C ++ Text File Reading Performance

I am trying to port a C # program to C ++. The C # program reads a text file of size 1 ~ 5 gb line by line and performs some analysis on each line. C # code is as follows.

using (var f = File.OpenRead(fname)) using (var reader = new StreamReader(f)) while (!reader.EndOfStream) { var line = reader.ReadLine(); // do some analysis } 

For this 1.6 GB file with 7 million lines, this code takes about 18 seconds.

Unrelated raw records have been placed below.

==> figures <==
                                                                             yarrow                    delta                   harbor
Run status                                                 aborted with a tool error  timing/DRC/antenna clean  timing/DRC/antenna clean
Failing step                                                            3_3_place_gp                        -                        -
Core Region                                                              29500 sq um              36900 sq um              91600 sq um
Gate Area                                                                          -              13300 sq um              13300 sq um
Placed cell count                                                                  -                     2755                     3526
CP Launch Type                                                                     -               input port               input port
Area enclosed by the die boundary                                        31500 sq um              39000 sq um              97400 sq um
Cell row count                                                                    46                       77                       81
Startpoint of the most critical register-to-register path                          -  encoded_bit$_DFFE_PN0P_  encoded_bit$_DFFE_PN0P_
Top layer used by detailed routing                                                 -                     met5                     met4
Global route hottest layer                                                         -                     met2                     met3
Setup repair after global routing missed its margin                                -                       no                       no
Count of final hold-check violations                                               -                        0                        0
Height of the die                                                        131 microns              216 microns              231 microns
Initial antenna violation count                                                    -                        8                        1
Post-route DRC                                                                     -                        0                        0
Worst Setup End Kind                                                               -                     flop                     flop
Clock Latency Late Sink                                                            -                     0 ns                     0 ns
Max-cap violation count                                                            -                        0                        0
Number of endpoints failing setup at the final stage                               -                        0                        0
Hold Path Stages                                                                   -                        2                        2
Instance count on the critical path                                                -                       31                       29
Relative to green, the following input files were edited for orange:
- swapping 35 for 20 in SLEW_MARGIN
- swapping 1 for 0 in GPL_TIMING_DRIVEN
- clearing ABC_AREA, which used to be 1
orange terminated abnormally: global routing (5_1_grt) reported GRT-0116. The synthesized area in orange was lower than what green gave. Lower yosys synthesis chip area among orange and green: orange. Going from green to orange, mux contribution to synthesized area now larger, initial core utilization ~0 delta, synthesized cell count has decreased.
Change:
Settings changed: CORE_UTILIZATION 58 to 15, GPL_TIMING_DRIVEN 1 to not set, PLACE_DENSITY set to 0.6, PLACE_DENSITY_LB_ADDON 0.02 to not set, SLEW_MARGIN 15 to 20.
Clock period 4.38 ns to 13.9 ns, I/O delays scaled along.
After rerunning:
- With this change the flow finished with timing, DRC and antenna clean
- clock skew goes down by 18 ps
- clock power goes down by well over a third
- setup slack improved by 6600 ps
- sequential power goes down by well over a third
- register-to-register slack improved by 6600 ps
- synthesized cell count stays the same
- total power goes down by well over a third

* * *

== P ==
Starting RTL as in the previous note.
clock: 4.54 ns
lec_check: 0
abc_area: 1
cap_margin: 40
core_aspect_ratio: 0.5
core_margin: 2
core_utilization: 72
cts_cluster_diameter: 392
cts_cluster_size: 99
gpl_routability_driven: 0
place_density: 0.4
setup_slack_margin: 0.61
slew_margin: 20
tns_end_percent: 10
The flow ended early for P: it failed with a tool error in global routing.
==> flow/design.v (excerpt) <==
module cpu(
	input clk,
	input reset,
	input logic [15:0] i_mem_rddata,
	input logic i_mem_wait,  
	input logic i_mem_rddatavalid,  
	output logic [15:0] o_mem_wrdata,
	output logic [15:0] o_mem_addr,
	output logic o_mem_rd,
	output logic o_mem_wr
);
Size in the first run: ~1600 cells after synthesis, roughly 240 flip-flops, roughly 13000 sq um of cells after synthesis.
Settings: LEC_CHECK=0, ABC_AREA=1, CAP_MARGIN=20, CORE_MARGIN=2, CORE_UTILIZATION=70, SLEW_MARGIN=20; clock period 2.4 ns.
run.sh (not shown) runs the stock make flow with config.mk's settings and CLKGATE_MAP_FILE=.
The first run aborted during 5_1_grt.
Rerun with:
- CORE_UTILIZATION: 70 -> 72
- clock period: 2.4 -> 4.19 ns (I/O delays scaled with it)
What happened:
- Now the flow completed and failed the layout checks on negative setup slack
- die size went down by about 2.7%
- area after synthesis is unchanged
- synthesized cell count does not change
Rerun with:
- CORE_UTILIZATION: 72 -> 62
- clock period: 4.19 -> 2.13 ns (I/O delays scaled with it)
The changed run ran to the end with violations: negative setup slack.
Power grows by 140%.
Maximum frequency goes up by 7.2%.
Synthesized area does not change.
Via count went up by 13%.
Routed wire length went up by 18%.
Die size went up by 16%.
Sequential power climbs by 96%.
Cell count is higher by 16%.
Combinational power grows to 2.9 times its value.
Global-route usage goes down by 2.3 points.
Non-clock buffer count increases by 262.
Rerun with:
- CORE_UTILIZATION: 62 -> 70
- SETUP_SLACK_MARGIN: not set -> 0.81
- clock period: 2.13 -> 4.48 ns (I/O delays scaled with it)
What happened: With this change the flow finished with timing, DRC and antenna clean. Count of clock-buffer cells in the layout drops by 6. Core utilization decreases by 3.1 points. Worst hold slack gets better by 0.21 ns. Cell area came out lower by about a fifth. Total power fell by well over a third. Synthesized area does not change. Wire length went down by about a fifth. Global-route usage climbs by 0.18 points. Setup slack is better by 2.1 ns.

* * *

job 7721:
cpu again, from the RTL that the note above started with.
export LEC_CHECK = 0
export CAP_MARGIN = 20
export CORE_MARGIN = 2
export CORE_UTILIZATION = 65
export SETUP_SLACK_MARGIN = 0.81
export SLEW_MARGIN = 20
create_clock -name core_clock -period 3.38 [get_ports {clk}]
Job 7721: flow complete, layout not clean; failing: negative setup slack
> inputs changed (job 7721 -> job 1712)
- swapping 65 for 40 in CORE_UTILIZATION
- clearing SETUP_SLACK_MARGIN, which used to be 0.81
- swapping 3.38 for 4.73 in the clock period (ns, I/O delays scaled along)
==> results <==
Job 1712 | stages: all done | timing, DRC, antenna: all pass. Summary of job 1712 over job 7721: proportion of final cell area spent on non-clock buffers shrank by 5.2 points, proportion of total power due to net switching has increased, cell area after layout down about 6%.
For job 7217, these inputs were changed with respect to job 1712:
- CORE_UTILIZATION: 40 -> 65
- the clock period (ns, I/O delays scaled along): 4.73 -> 3.26
- Measured against each other, job 1712 and job 7217 differ in sequential share of layout area, the lower figure coming from job 7217.
- Number of global-route vias before repair for job 7217 is higher than for job 1712.
- Reported leakage power in job 7217 is 9.3% higher than in job 1712
- Going from job 1712 to job 7217, overall power now larger, final cell count without fillers now smaller, total of max-cap violations comparable.
- Layout checks on job 7217: not met. Flow itself completed; violations: negative setup slack.
Changes in job 6896 relative to job 7217:
- swapping 65 for 40 in CORE_UTILIZATION
- swapping 3.26 for 4.8 in the clock period (ns, I/O delays scaled along)
Results
Per the final summary, job 6896 finished and its layout is clean on timing, DRC and antenna.
Floorplan core density, job 7217 and job 6896: larger value in job 7217
Compared to job 7217, the router laid down less metal wire for job 6896.
On core utilization, the lower figure sits with job 6896, not job 7217.
On area overhead of the layout relative to synthesis: job 6896 sits below job 7217.
### job 6896 -> job 3635
- CTS_CLUSTER_DIAMETER now 228, previously not set
- ABC_AREA now 1, previously not set
- CORE_UTILIZATION now 66, was 40
- the clock period (ns, I/O delays scaled along) now 2.4, was 4.8
--- outcome ---
Job 6896 → job 3635: combinational cell fraction of total power went up 13 points, met1 track demand over resource in global routing went up 21 points, filler-free cell count of the finished design went up 217, sequential share of cell area went down 4.5 points. [compare] base=job 6896 new=job 3635: global-route usage now larger; number of iterations in the first detailed-routing pass now larger; hold slack now smaller; clock input transition at the sequential cells of the worst setup and hold paths comparable. Completing all stages was not enough for job 3635: its layout failed the final checks because of negative setup slack. Job 6896 has a higher vertical die size than job 3635.
## Diff of input files: job 1685 against job 3635
- CTS_CLUSTER_DIAMETER removed (was 228)
- ABC_AREA removed (was 1)
- the clock period (ns, I/O delays scaled along) changed from 2.4 to 3.96
==> results <==
Completing all stages was not enough for job 1685: its layout failed the final checks because of negative setup slack. From job 3635 to job 1685 the numbers moved as follows: multiplexer fraction of the synthesized cell area has increased, share of the final layout cell area in sequential cells now sits higher, core utilization decreased by 6.0 points relative to the old numbers. Diff job 3635 -> job 1685 | die size | increase of about 2%. The main kind of combinational logic by area comes out simple AND/OR/NAND/NOR gates in one run and AND-OR/OR-AND gates in the other, namely in job 3635 and job 1685 respectively.

* * *

## run A
cpu again, from the RTL that the note above started with.
==> flow/config.mk <==
export PLATFORM = sky130hd
export DESIGN_NAME = cpu
export DESIGN_NICKNAME = cpu
export VERILOG_FILES = /design/flow/design.v
export SDC_FILE = /design/flow/constraint.sdc
export NUM_CORES = 4
export LEC_CHECK = 0
export ABC_AREA = 1
export CAP_MARGIN = 20
export CORE_ASPECT_RATIO = 0.69
export CORE_MARGIN = 2
export CORE_UTILIZATION = 72
export CTS_CLUSTER_DIAMETER = 375
export CTS_CLUSTER_SIZE = 100
export HOLD_SLACK_MARGIN = 0.29
export PLACE_DENSITY_LB_ADDON = 0.01
export SETUP_SLACK_MARGIN = 0.77
export SLEW_MARGIN = 20
export TNS_END_PERCENT = 5
==> flow/constraint.sdc <==
create_clock -name core_clock -period 2.63 [get_ports {clk}]
set_input_delay 0.5260 -clock core_clock [delete_from_list [all_inputs] [get_ports {clk}]]
set_output_delay 0.5260 -clock core_clock [all_outputs]
set_load 0.01 [all_outputs]
Run A did not finish; a tool error ended it in global routing (5_1_grt).
--- input diff run A..run B ---
Settings: a change of CORE_UTILIZATION from 72 to 70; a deleted PLACE_DENSITY_LB_ADDON that had been 0.01; a deleted TNS_END_PERCENT that had been 5; a deleted HOLD_SLACK_MARGIN that had been 0.29; a change of SETUP_SLACK_MARGIN from 0.77 to 0.45; a deleted CTS_CLUSTER_DIAMETER that had been 375; a deleted CORE_ASPECT_RATIO that had been 0.69; a deleted CTS_CLUSTER_SIZE that had been 100; a change of the clock period (ns, I/O delays scaled along) from 2.63 to 3.91.
### Flow results
- On run B: worst setup slack after placement is 1.42 ns higher than what run A gave.
- Run B vs run A on core box area: run B is the higher one.
- For the post-CTS setup repair buffer count, run B came in 10 higher than run A did.
- Between run A and run B, the global placer's final weighted congestion does not differ in any meaningful way.
- Delta(row count, run B - run A) > 0
- Run B: flow complete, layout not clean; failing: negative setup slack
- From run B to run A, count of buffers from port buffering did not move at all.
- Placed instance area was lower in the run labelled run B.
For run C, these inputs were changed with respect to run B:
Settings: ABC_AREA no longer set, was 1; SETUP_SLACK_MARGIN no longer set, was 0.45; CORE_UTILIZATION now 67, was 70.
Results
Summary of run C over run B: power after layout moved down, adder-cell share of the synthesized area level, clock skew moved down. Max final area across run C and run B: run C. Of run C and run B, the run reporting the lower length of routed met2 wiring was run B. Complete run, failing final checks: run C, reason negative setup slack. Run C reports its largest contributor to cell area by class as combinational gates while run B reports flip-flops and latches. Of run C and run B, the higher share of power burned in combinational logic belongs to run B. On maximum clock rate, the lower figure sits with run C, not run B. Delta(instance count on the critical path, run C - run B) < 0.
The inputs of run D differ from those of run C as listed below.
Settings: setting ABC_AREA to 1 for the first time; changing CORE_UTILIZATION from 67 to 52; changing the clock period (ns, I/O delays scaled along) from 3.91 to 2.63.
Findings:
Re layout overhead on the synthesized area: run D is 6.4 points up on run C.
Run comparison: run D critical path capture point data.ALU_out_reg[15]; run C critical path capture point data.o_Z
Routed wire in run D totals less than in run C.
Summary of run D over run C: final core utilization shows a reduction of 15 points; final area grew by 3.0%; count of final setup violators saw an increase; cell count moved up.
In run D the synthesized netlist net count turned out 170 higher than in run C.
Changes observed in run D relative to run C: final-layout clock-cell area share increased 0.15 points, flip-flop and latch area essentially unchanged.
Measured against each other, run D and run C differ in shortest clock period the worst path allows after layout, the lower figure coming from run D.
What the final checks of run D revealed, after a flow that finished every stage, was a layout that fails on negative setup slack.
Power figures rest on the tool's default switching activity, not on a simulated workload.
== north ==
==> flow/design.v (excerpt) <==
module stopwatch(clk, rst, btnS, btnR, sw, an, seg);
input clk;
input rst;
input btnS, btnR;
input [7:0] sw;
output reg [3:0] an;
output reg [7:0] seg;
reg [3:0] seg_value;
wire [3:0] seg3, seg2, seg1, seg0;
reg adj_sec;
reg adj;
reg digits_on;
wire one_hz_clk;
wire two_hz_clk;
wire segment_clk;
wire blink_clk;
wire debounce_clk;
wire one_hz_rise;
wire two_hz_rise;
wire segment_rise;
wire blink_rise;
wire debounce_rise;
reg [31:0] sec_counter;
reg [1:0] seg_index;
clock #(.start_time(0), .end_time(200)) my_one_hz_clk(.in(clk), .rst(rst), .out(one_hz_clk), .rise(one_hz_rise));
clock #(.start_time(0), .end_time(100)) my_two_hz_clk(.in(clk), .rst(rst), .out(two_hz_clk), .rise(two_hz_rise));
clock #(.start_time(0), .end_time(4)) my_segment_clk(.in(clk), .rst(rst), .out(segment_clk), .rise(segment_rise));
clock #(.start_time(0), .end_time(20)) my_blink_clk(.in(clk), .rst(rst), .out(blink_clk), .rise(blink_rise));
clock #(.start_time(0), .end_time(10)) my_debounce_clk(.in(clk), .rst(rst), .out(debounce_clk), .rise(debounce_rise));
wire [1:0] next_index = seg_index + 2'd1;
assign seg0 = (sec_counter % 60)  % 10;
  ...
clock: 30.0 ns
lec_check: 0
cap_margin: 20
core_aspect_ratio: 0.5
core_margin: 8
core_utilization: 61
place_density: 0.78
slew_margin: 20
run.sh (not shown) runs the stock make flow with config.mk's settings and CLKGATE_MAP_FILE=.
north | status: complete | timing, DRC, antenna: pass
## Diff of input files: south against north
- CORE_ASPECT_RATIO removed (was 0.5)
- CORE_MARGIN changed from 8 to 2
- PLACE_DENSITY removed (was 0.78)
- CORE_UTILIZATION changed from 61 to 40
Notes after the runs:
Diff north..south | storage element area | unchanged. Diff north -> south: delay contributed by the slowest stage of the critical path neither gained nor lost much, shortest period the worst path allows lost 360 ps.
Here is what was changed in the inputs of east compared with south.
- CORE_UTILIZATION changed from 40 to 61
- CORE_MARGIN changed from 2 to 8
- PLACE_DENSITY newly set to 0.78
- SETUP_SLACK_MARGIN newly set to -1.72
- CORE_ASPECT_RATIO newly set to 0.5
### Flow results
- The worst setup skew after layout number comes out higher for east vs south.
- Setup slack: east less than south
- Wire: east routes less than south
Input-level comparison between west and east:
- SETUP_SLACK_MARGIN: -1.72 -> unset
- TNS_END_PERCENT: unset -> 5
- PLACE_DENSITY: 0.78 -> unset
- CORE_UTILIZATION: 61 -> 66
- CORE_ASPECT_RATIO: 0.5 -> unset
- CORE_MARGIN: 8 -> 2
- MAX_ROUTING_LAYER: unset -> met4
- the clock period (ns, I/O delays scaled along): 30.0 -> 19.0
Notes after the runs:
west | ERROR | 5_1_grt
The chip width in west is 0.66 times that in east.
west -> east: depth of the CTS H-tree delta 0, exact match
Summary of west over east: total die area dropped about 17%; number of gates resized after cts picked up an extra 127.
From west to east, total of buffers placed on input and output ports did not move at all.
Compared with east, number of rows in the core area in west increased by more than a quarter.
Row post-DP HPWL: west higher / east lower
Where core footprint is concerned, east is outperformed by west.
The number of flops mapped to enable cells by yosys on east is in line with that on west.
Starting density of the core: west vs east up 4.7 points
The higher placed cell area of west and east is in west.
For middle, these inputs were changed with respect to west:
- clearing MAX_ROUTING_LAYER, which used to be met4
- clearing TNS_END_PERCENT, which used to be 5
- putting CTS_CLUSTER_DIAMETER at 373 where nothing was set
- putting CTS_CLUSTER_SIZE at 54 where nothing was set
middle: aborted in 5_1_grt (tool error). Reported for middle and west, cell count listed in synth_stat.txt turned out identical to the last digit. Relative to west, the number of setup buffers added after CTS measured on middle has increased by more than 100%. The HPWL reported at the end of detailed placement of middle was superior to that of west. From west to middle, fraction of the yosys area taken by sequential cells did not move at all. Worst slack at placement: middle and west compared, lower one is middle.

C ++ code that I wrote first for porting as shown below

 ifstream f(fname); string line; while (getline(f, line)) { // do some analysis } 

C ++ code takes about 420 seconds. The second C ++ code I wrote is as follows.

 ifstream f(fname); char line[2000]; while (f.getline(line, 2000)) { // do some analysis } 

C ++ above takes about 85 seconds.

The last code I tried is the c code, as shown below.

 FILE *file = fopen ( fname, "r" ); char line[2000]; while (fgets(line, 2000, file) != NULL ) { // do some analysis } fclose ( file ); 

The above c code takes about 33 seconds.

Both of the last two codes that parse strings in char [] instead of strings take about 30 seconds to convert char [] to strings.

Is there a way to improve the performance of c / C ++ code for reading a text file line by line to match C # performance? (Added: I am using Windows 7 64-bit OS with VC ++ 10.0, x64)

+6
source share
3 answers

One of the best ways to improve file reading performance is to use memory mapped files ( mmap() on Unix, CreateFileMapping() , etc. on Windows). Then your file appears in memory as one flat piece of bytes, and you can read it much faster than doing buffered I / O.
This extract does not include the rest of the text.